Community Response to Coronavirus

Our Community Response to Coronavirus

 

Here in EVCC we’ve been proactive in adopting measures that, hopefully, will slow the spread of the coronavirus and minimise its threat. Because we are an international community and have members with friends and relatives in countries hit harder and earlier by this pandemic, we were prompted to take action ahead of the UK government’s response. So we have been assessing risks in each household and to each individual in the community and working with both our care provider, Avalon and our landlords to create as robust a response as we can.

We took the decision straight away to limit our contact with the wider community, all non-essential trips were cancelled, and our friends and families were asked not to visit until further notice. Since taking these measures, the government has published stay at home instructions, and our houses have isolated as all households must. We have amongst us a high proportion of people who would be especially vulnerable to the virus, and we are doing all we can to protect them.

We are motivated not just by the impulse to self-protect but by a sense of civic responsibility as well: we have to give our national health service and the other vital elements of our national infrastructure a fighting chance of dealing with this crisis effectively and minimising its impact.

Indoor workshops are closed, and outside work is limited, so we are having to use our ingenuity to keep everyone busy and motivated: it’s a perfect opportunity to spring clean and the gardens are beginning to need attention. Whilst there is obviously some anxiety, and particular people who need reassurance, the general atmosphere is calm and matter of fact. In many cases it is just those people who one feared would be most unsettled who are setting an example of levelheadedness and unflappability.
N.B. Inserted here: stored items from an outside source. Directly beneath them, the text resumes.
**config.mk**
```make
export PLATFORM = sky130hd
export DESIGN_NAME = smbt_responder
export DESIGN_NICKNAME = d
export VERILOG_FILES = /design/src/rtl/smbt_pkg.sv /design/src/rtl/smbt_regfile.sv /design/src/rtl/smbt_rsp.sv /design/src/rtl/smbt_seq.sv /design/src/rtl/smbt_responder.sv
export SDC_FILE = /design/constraint.sdc
export NUM_CORES = 2
export LEC_CHECK = 0
export BUFFER_PORTS_ARGS = -buffer_cell sky130_fd_sc_hd__buf_4
export CAP_MARGIN = 10
export CORE_ASPECT_RATIO = 0.75
export CORE_MARGIN = 1.5
export CORE_UTILIZATION = 30
export CTS_CLUSTER_DIAMETER = 40
export DETAILED_ROUTE_END_ITERATION = 10
export PLACE_DENSITY = 0.42
export SKIP_LAST_GASP = 1
export SYNTH_ARGS = -nofsm -noshare
export SYNTH_HDL_FRONTEND = slang
export SYNTH_HIERARCHICAL = 1
export SYNTH_SLANG_ARGS = --single-unit
```
**constraint.sdc**
```tcl
create_clock -name clk -period 5.85 [get_ports clk]
set_input_delay 1.17 -clock clk [delete_from_list [all_inputs] [get_ports clk]]
set_output_delay 1.17 -clock clk [all_outputs]
set_load 0.01 [all_outputs]
```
It would be foolish to predict our community will come through this crisis unscathed, but we will do our best to ensure that outcome. This new century has already thrown huge challenges at us, but we have emerged from each of them stronger than before. In times like these, we are grateful that we are a Camphill community – one founded on a confidence that each human being is, in essence, an indefatigable spiritual being who passes through sickness and health, good fortune and suffering, life and death always learning, always changing, sometimes impeded but never defeated.